Removing User Principals

You may need to delete user principals from the database. When you delete a principal account from the database, the principal name, attributes, and properties are removed from the database and you cannot use the principal to authenticate to the Kerberos server. To delete a principal, use the HP Kerberos Administrator or the command-line interface administrative utility.

For user principals, you may need to perform additional steps to remove the special privilege settings.

For user principals that use a UNIX system, every UNIX host that a principal uses contains the host/service principal. If this system is unused, delete the service key from the host and remove the host/<fqdn> principal from the database.

Removing Special Privilege Settings

If the principal has special privileges, remove these privileges. Examples of special privileges are as follows:

Administrative principal that is aware of the UNIX root password. Ensure that you change the root or administrator password according to your password requirements.
Administrative principal using kadmin. Ensure that you remove the administrative principal entry in admin_acl_file.




	NOTE: When you delete an administrative principal using the HP Kerberos Administrator, any reference to that principal is automatically removed from `admin_acl_file`.

Protecting a Secret Key

A user principal must provide its password during authentication to create the secret key of the user principal. For best security, all users must periodically change their passwords.

This version of Kerberos contains the following methods to enforce user principals to change their password:

You can enable the Password Change Required attribute to enforce the users to change their passwords during next logon.
When the password expiration date is exceeded, the user principal must change his or her password. The password policy file or the date set for the principal account using one of the Kerberos server administrative utilities contain the password expiration time.

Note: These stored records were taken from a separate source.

$ cat src/mcrt_pkg.sv
// Shared types and constants of the reload timer bank.
package mcrt_pkg;

   localparam int CMD_W   = 2;
   localparam int CHAN_W  = 3;
   localparam int VALUE_W = 16;
   localparam int MASK_W  = 8;

   typedef enum logic [CMD_W-1:0] {
      CMD_TICK         = 2'd0,
      CMD_START        = 2'd1,
      CMD_SET_INTERVAL = 2'd2
   } cmd_type;

   typedef struct packed {
      logic tick;
      logic start;
      logic set_interval;
      logic run_flag;
      logic one_shot;
   } chan_ctrl_type;

endpackage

In all these cases, users can use the UNIX command kpasswd to change their passwords. When users execute the kpasswd command at the HP-UX prompt, they must enter the current password, then enter the new password twice to verify the new password string. The new password of the principal is automatically checked against the password policy file to ensure that it meets the enterprise criteria for secure passwords. Using the password policy file, you can specify rules that require users to create passwords that can prevent easy discovery of the password. For more information on the Password Policy File, see “Password Policy File”.

If you are using a principal account with the required administrative permissions, you can change the password of the user principal without knowing the current password of the principal.

When you change the password of a principal using one of the Kerberos administrative utilities, the password is not verified against the password policy file. Therefore, after you set a password, the user must change the password the next time he or she attempts to authenticate using the account. The Change Password Required attribute is automatically enabled. You must securely communicate the temporary password to the user so that users are aware of their temporary passwords during next logon.

Removing Service Principals

When you delete a service principal account from the database, the service account is no longer available on the network.

Deleting a service principal using one of the Kerberos administrative utilities removes the principal name, attributes, and properties from the database.

For a service principal, you need to perform an additional step of removing its secret key, which is stored in the service key table file on the host of the service. This key is not deleted when the service principal is removed from the database. Therefore, you must manually delete the secret key from the database.

If a host contains only one service, you can delete the service key table file. The default name for the file is v5srvtab.

If multiple services share the same service key table file, remove the service key for the deleted service principal account from the service key table file. For information on deleting keys from the service key table file, see “Deleting Older Keys from the Service Key Table File”.